02:13:23.000 And it also caused the death...
02:13:27.000 The extinction of 65% of the mammals that lived...
02:13:32.000 Right.
02:13:32.000 I've heard about that.
02:13:33.000 Yeah.
02:13:33.000 And they think...
02:13:34.000 The people that are proponents of this theory, like Graham Hancock and Rendell Carlson, they think that human beings had achieved a very high level of sophistication in probably a different direction than we have now.
02:13:44.000 And that's the pyramids.
02:13:46.000 That's Gobekli Tepe.
02:13:47.000 That's all these ancient structures that they...
02:13:48.000 They don't understand how people could have explained or built a long, long, long fucking time ago that we can't do now.
02:13:54.000 And that's what happened.
02:13:56.000 The impacts happen, and then society rebuilds thousands of years later.
02:14:01.000 So thousands of years of barbarism, and then 6,000 years ago in Mesopotamia, written language emerges, agriculture.
02:14:08.000 They start figuring things out again.
02:14:11.000 It's like Atlantis.
02:14:12.000 Yeah.
02:14:13.000 Yes.
02:14:13.000 Natasha was into this documentary.
02:14:15.000 Yes.
02:14:15.000 I remember this now.
02:14:17.000 Ancient Apocalypse.
02:14:17.000 That's right.
02:14:18.000 It's on Netflix.
02:14:18.000 It's amazing.
02:14:19.000 And it's very likely that there's physical evidence now.
02:14:23.000 It used to be this wacky theory.
02:14:25.000 And people would say, well, there's no evidence of that theory.
02:14:27.000 And then they started discovering things that they, like Gobekli Tepe is the best example, that are absolutely, absolutely over 11,000 years old.
02:14:36.000 And so they go, okay, 11,000 years ago, people were building these complex stone structures.
02:14:41.000 Like, how the fuck did they do that when we thought people were hunter-gatherers back then?
02:14:44.000 Right, right.
02:14:45.000 And then when they find these core samples, there's a high level of iridium in that time period.
02:14:50.000 And that's very common in space and very rare on Earth.
02:14:52.000 And it's like a sheet of it.
02:14:53.000 Also, with a sheet in a lot of these areas, it's just pure carbon.
02:14:58.000 It seems like everything burned.
02:14:59.000 And so it's very likely that we were pelted.
02:15:02.000 And it's very likely it's going to happen again.

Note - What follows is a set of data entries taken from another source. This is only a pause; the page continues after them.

What follows belongs to an exercise in optimizing a design on an open flow for a short achievable clock period and few clock cycles per item; a production flow would make more cautious choices.
Function was checked by simulation only, so behaviour that the tests miss may differ from the original.
Power and IR drop assume default switching activity.

## old
==> flow/design.v <==
package cache_pkg;
    localparam int word_width     = 32;
    localparam int words_per_line = 4;
    localparam int num_lines      = 8;
    localparam int word_sel_width = 2;
    localparam int index_width    = 3;
    localparam int tag_width      = 25;
    typedef logic [word_width-1:0]                word_t;
    typedef logic [tag_width-1:0]                 tag_t;
    typedef logic [index_width-1:0]               index_t;
    typedef logic [word_sel_width-1:0]            word_sel_t;
    typedef logic [words_per_line*word_width-1:0] line_t;
    typedef struct packed {
        tag_t      tag;
        index_t    index;
        word_sel_t word_sel;
    } cache_addr_t;
    typedef struct packed {
        logic        read;
        logic        write;
        cache_addr_t addr;
        word_t       wdata;
    } proc_req_t;
    typedef enum logic [1:0] {
        st_compare,
        st_write_back,
        st_allocate
    } ctrl_state_t;
    typedef enum logic [1:0] {
        upd_none,
        upd_word,
        upd_fill
    } update_op_t;
    typedef struct packed {
        update_op_t op;
        index_t     index;
        word_sel_t  word_sel;
        tag_t       tag;
        word_t      word;
        line_t      line;
    } line_update_t;
endpackage
package mem_bus_pkg;
    localparam int mem_addr_width = 28;
    localparam int mem_data_width = 128;
    typedef logic [mem_addr_width-1:0] mem_addr_t;
    typedef struct packed {
        logic                      read;
        logic                      write;
        mem_addr_t                 addr;
        logic [mem_data_width-1:0] wdata;
    } mem_req_t;
    typedef struct packed {
        logic                      ready;
        logic [mem_data_width-1:0] rdata;
    } mem_resp_t;
endpackage
`timescale 1ns/1ps
module cache_line_store (
    input  logic                  clk,
    input  logic                  proc_reset,
    input  cache_pkg::index_t     lookup_index,
    input  cache_pkg::tag_t       lookup_tag,
    input  cache_pkg::word_sel_t  lookup_word_sel,
    input  logic                  word_we,
    input  logic                  fill_we,
    input  logic                  fill_dirty,
    input  cache_pkg::index_t     wr_index,
    input  cache_pkg::word_sel_t  wr_word_sel,
    input  cache_pkg::tag_t       wr_tag,
    input  cache_pkg::word_t      wr_word,
    input  cache_pkg::line_t      wr_line,
    output cache_pkg::line_t      rd_line,
    output cache_pkg::tag_t       rd_tag,
    output cache_pkg::word_t      rd_word,
    output logic                  rd_hit,
    output logic                  rd_dirty_valid
);
    cache_pkg::line_t                data_mem [cache_pkg::num_lines];
    cache_pkg::tag_t                 tag_mem  [cache_pkg::num_lines];
    logic [cache_pkg::num_lines-1:0] valid_bits;
    logic [cache_pkg::num_lines-1:0] dirty_bits;
    logic [cache_pkg::num_lines-1:0] line_hit;
    always_comb begin
        for (int i = 0; i < cache_pkg::num_lines; i++)
            line_hit[i] = valid_bits[i] && (tag_mem[i] == lookup_tag);
    end
    always_comb begin
        rd_word = '0;
        for (int l = 0; l < cache_pkg::num_lines; l++)
            for (int w = 0; w < cache_pkg::words_per_line; w++)
                if (lookup_index == l[2:0] && lookup_word_sel == w[1:0])
                    rd_word = rd_word | data_mem[l][w*cache_pkg::word_width +: cache_pkg::word_width];
    end
    assign rd_line        = data_mem[lookup_index];
    assign rd_tag         = tag_mem[lookup_index];
    assign rd_hit         = line_hit[lookup_index];
    assign rd_dirty_valid = valid_bits[lookup_index] && dirty_bits[lookup_index];
    always_ff @(posedge clk) begin
        if (fill_we) begin
            data_mem[wr_index] <= wr_line;
            tag_mem[wr_index]  <= wr_tag;
        end else if (word_we) begin
            data_mem[wr_index][wr_word_sel * cache_pkg::word_width +: cache_pkg::word_width]
                <= wr_word;
        end
    end
    always_ff @(posedge clk or posedge proc_reset) begin
        if (proc_reset) begin
            valid_bits <= '0;
            dirty_bits <= '0;
        end else if (fill_we) begin
            valid_bits[wr_index] <= 1'b1;
            dirty_bits[wr_index] <= fill_dirty;
        end else if (word_we) begin
            dirty_bits[wr_index] <= 1'b1;
        end
    end
endmodule
`timescale 1ns/1ps
module cache_controller (
    input  logic                   clk,
    input  logic                   proc_reset,
    input  cache_pkg::proc_req_t   proc_req,
    input  cache_pkg::line_t       rd_line,
    input  cache_pkg::tag_t        rd_tag,
    input  cache_pkg::word_t       rd_word,
    input  logic                   rd_hit,
    input  logic                   rd_dirty_valid,
    input  mem_bus_pkg::mem_resp_t mem_resp,
    output logic                   proc_stall,
    output cache_pkg::word_t       proc_rdata,
    output logic                   word_we,
    output logic                   fill_we,
    output logic                   fill_dirty,
    output cache_pkg::line_t       fill_line,
    output cache_pkg::index_t      st_index,
    output cache_pkg::word_sel_t   st_word_sel,
    output cache_pkg::tag_t        st_tag,
    output mem_bus_pkg::mem_req_t  mem_req
);
    logic                 done_q;
    logic                 wb_q;
    logic                 rd_q;
    logic                 wr_alloc_q;
    cache_pkg::word_sel_t word_sel_q;
    cache_pkg::index_t    index_q;
    cache_pkg::tag_t      tag_q;
    cache_pkg::word_t     rdata_q;
    mem_bus_pkg::mem_addr_t addr_q;
    cache_pkg::line_t     wdata_q;
    logic                 lookup;
    logic                 access;
    logic                 ready_alloc;
    logic                 use_victim;
    assign lookup      = !(done_q || wb_q || rd_q);
    assign access      = proc_req.read || proc_req.write;
    assign ready_alloc = rd_q && mem_resp.ready;
    assign proc_stall = !(done_q || (wr_alloc_q && mem_resp.ready));
    assign proc_rdata = rdata_q;
    assign mem_req.read  = rd_q;
    assign mem_req.write = wb_q;
    assign mem_req.addr  = addr_q;
    assign mem_req.wdata = wdata_q;
    assign word_we     = done_q && proc_req.write;
    assign fill_we     = ready_alloc;
    assign fill_dirty  = proc_req.write;
    assign st_index    = index_q;
    assign st_tag      = tag_q;
    assign st_word_sel = word_sel_q;
    always_comb begin
        fill_line = mem_resp.rdata;
        fill_line[word_sel_q * cache_pkg::word_width +: cache_pkg::word_width] = proc_req.wdata;
        if (!proc_req.write) fill_line = mem_resp.rdata;
    end
    always_ff @(posedge clk or posedge proc_reset) begin
        if (proc_reset) begin
            done_q <= 1'b0;
            wb_q   <= 1'b0;
            rd_q   <= 1'b0;
            wr_alloc_q <= 1'b0;
        end else begin
            done_q <= (lookup && access && rd_hit) || (ready_alloc && !proc_req.write);
            wb_q   <= (lookup && access && !rd_hit && rd_dirty_valid) || (wb_q && !mem_resp.ready);
            rd_q   <= (lookup && access && !rd_hit && !rd_dirty_valid) || (wb_q && mem_resp.ready)
                   || (rd_q && !mem_resp.ready);
            wr_alloc_q <= ((lookup && access && !rd_hit && !rd_dirty_valid) || (wb_q && mem_resp.ready)
                          || (rd_q && !mem_resp.ready)) && proc_req.write;
        end
    end
    assign use_victim = lookup ? rd_dirty_valid : (wb_q && !mem_resp.ready);
    always_ff @(posedge clk) begin
        rdata_q <= rd_q
            ? mem_resp.rdata[proc_req.addr.word_sel * cache_pkg::word_width +: cache_pkg::word_width]
            : rd_word;
        wdata_q <= rd_line;
        addr_q  <= use_victim ? {rd_tag, proc_req.addr.index}
                              : {proc_req.addr.tag, proc_req.addr.index};
        if (lookup) begin
            word_sel_q <= proc_req.addr.word_sel;
            index_q    <= proc_req.addr.index;
            tag_q      <= proc_req.addr.tag;
        end
    end
endmodule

02:15:04.000 Every June and every November, we pass through this comet storm.
02:15:08.000 You always do this to me.
02:15:09.000 You're the one that told me about the supervolcano.
02:15:11.000 Yes.
02:15:11.000 And you know I haven't been able to stop thinking about it since?

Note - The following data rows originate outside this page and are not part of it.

Source: an optimization exercise on an open RTL-to-GDS flow (aim: small area, a short achievable clock period and few clock cycles per item). Production flows keep margins and buffers that such runs may drop.
In this exercise RTL edits were held to simulation tests only and were not proved equivalent to the original.
No activity file was given, so power comes from the tool's default toggle rates.

<file path="flow/config.mk">
export PLATFORM = sky130hd
export DESIGN_NAME = conv_window_feeder
export DESIGN_NICKNAME = conv_window_feeder
export VERILOG_FILES = /design/flow/design.v
export SDC_FILE = /design/flow/constraint.sdc
export NUM_CORES = 4
export LEC_CHECK = 0
export CAP_MARGIN = 20
export CORE_MARGIN = 2
export CORE_UTILIZATION = 40
export SLEW_MARGIN = 20
</file>
<file path="flow/constraint.sdc">
create_clock -name core_clock -period 6.5 [get_ports {clk}]
set_input_delay 1.3000 -clock core_clock [delete_from_list [all_inputs] [get_ports {clk}]]
set_output_delay 1.3000 -clock core_clock [all_outputs]
set_load 0.01 [all_outputs]
</file>
Source: an optimization exercise on an open RTL-to-GDS flow (aim: small area). Production flows keep margins and buffers that such runs may drop. RTL that was checked went through simulation tests only; none was proved equivalent to the original. Power is estimated from default activity; no workload was simulated.

==> flow/design.v <==
package sa_ctrl_pkg;
    localparam int PE_ROW = 4;
    localparam int PE_COL = 4;
    localparam int DATA_W   = 8;
    localparam int ADDR_W   = 10;
    localparam int SEL_W    = 2;
    localparam int FIELD_W  = 12;
    localparam int OPC_W    = 3;
    localparam int PRM_ID_W = 4;
    localparam int PARAM_W  = 16;
    localparam int PSUM_W   = 16;
    localparam int RUN_W    = $clog2(PE_ROW) + 1;  
    localparam int ROW_ID_W = $clog2(PE_ROW);
    localparam logic [OPC_W-1:0] OPC_NOP     = 3'd0;
    localparam logic [OPC_W-1:0] OPC_PARAM   = 3'd1;
    localparam logic [OPC_W-1:0] OPC_LDSRAM  = 3'd2;
    localparam logic [OPC_W-1:0] OPC_STSRAM  = 3'd3;  
    localparam logic [OPC_W-1:0] OPC_EX      = 3'd4;
    localparam logic [OPC_W-1:0] OPC_WBPARAM = 3'd6;
    localparam logic [PRM_ID_W-1:0] PRM_S     = 4'd0;
    localparam logic [PRM_ID_W-1:0] PRM_OC    = 4'd1;
    localparam logic [PRM_ID_W-1:0] PRM_IC    = 4'd2;
    localparam logic [PRM_ID_W-1:0] PRM_TRG   = 4'd3;
    localparam logic [PRM_ID_W-1:0] PRM_IC_WH = 4'd4;  
    localparam logic [DATA_W-1:0] TRG_ISRAM = 8'd0;
    localparam logic [DATA_W-1:0] TRG_WSRAM = 8'd1;
    localparam logic [DATA_W-1:0] TRG_PSRAM = 8'd2;
    localparam int DRAIN_CYCLES = PE_ROW + PE_COL;  
    typedef union packed {
        struct packed {
            logic [FIELD_W-PRM_ID_W-1:0] pad;
            logic [PRM_ID_W-1:0]         id;
        } prm;
        struct packed {
            logic [SEL_W-1:0]  sel;
            logic [ADDR_W-1:0] addr;
        } loc;
    } instr_field_u;
    typedef struct packed {
        logic              valid;
        logic [OPC_W-1:0]  opc;
        instr_field_u      fld;
        logic [DATA_W-1:0] data;
    } instr_t;
    typedef struct packed {
        logic   valid;
        instr_t instr;
    } cmd_t;
    typedef struct packed {
        logic              valid;
        logic [RUN_W-1:0]  run_ic;
        logic [RUN_W-1:0]  run_oc;
        logic [ADDR_W-1:0] base_i;
        logic [ADDR_W-1:0] base_w;
        logic              last;
    } tile_t;
    typedef struct packed {
        logic [PE_ROW-1:0]        we;
        logic [PE_ROW-1:0]        en;
        logic [PE_ROW*ADDR_W-1:0] addr;
        logic [PE_ROW*DATA_W-1:0] din;
    } sram_wr_t;
    typedef struct packed {
        logic [PARAM_W-1:0] s;
        logic [PARAM_W-1:0] oc;
        logic [PARAM_W-1:0] ic;
    } layer_prm_t;
endpackage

02:15:13.000 You should think about it.
02:15:14.000 Why?
02:15:14.000 What good does it do me?
02:15:15.000 It doesn't do you any good, but it's good to know that every six to eight hundred thousand years, Yellowstone goes.
02:15:21.000 Don't read up this information.
02:15:23.000 And when Yellowstone goes, it's a wrap.
02:15:24.000 Oh, man.
02:15:24.000 It's a continent killer.
02:15:26.000 Oh, I don't want that.
02:15:27.000 I don't want wasting disease.
02:15:29.000 I don't want continent killer and other things I don't want.
02:15:32.000 But maybe those are the things that keep us from getting to the place where we nuke each other into oblivion.
02:15:37.000 Maybe those are the reset buttons of the universe where if we go down the bad path and maybe there's this race to try to be...
02:15:46.000 To have good morals and ethics and have society evolve at the same level that the human mind and technology evolves.
02:15:53.000 And to overcome this constant need for war and controlling resources which have dominated human culture from the beginning of time.
02:16:01.000 And that maybe it's this battle.
02:16:03.000 Maybe this culture war that we're all fighting that people are complaining about now.
02:16:07.000 Maybe part of that is this sort of struggle to Achieve a higher level of existence and maybe it's done in the wrong way on both sides to a certain extent But ultimately what it is is trying to sort out what's right and what's wrong and what's good and what's bad and why certain things take place and if we don't if we don't get to that and we keep keep engaging in wars then we never reach a technological level of sophistication that allows us to stop natural disasters and Right,
02:16:38.000 right.
02:16:38.000 If we can get to a point where we can knock asteroids out of the sky and do something to release the pressure of the super volcano and figure out a way to not have people starve and all those things could be accomplished if we get to a certain point.
02:16:53.000 And I think we're in a race.
02:16:54.000 I think AI plays a gigantic part of that race.
02:16:57.000 I think the race just got really fucking weird.
02:17:01.000 That's what I think.
02:17:02.000 Yeah, well, Neuralink, I mean, you know, the doomsday scenario of AI. And by the way, you're an optimist.
02:17:09.000 That's interesting.
02:17:10.000 I didn't know that.
02:17:10.000 It seems like you're kind of an optimist.
02:17:12.000 I'm optimistic.
02:17:13.000 I think human beings generally, society, if it exists long enough, there's always going to be terrible moments, but...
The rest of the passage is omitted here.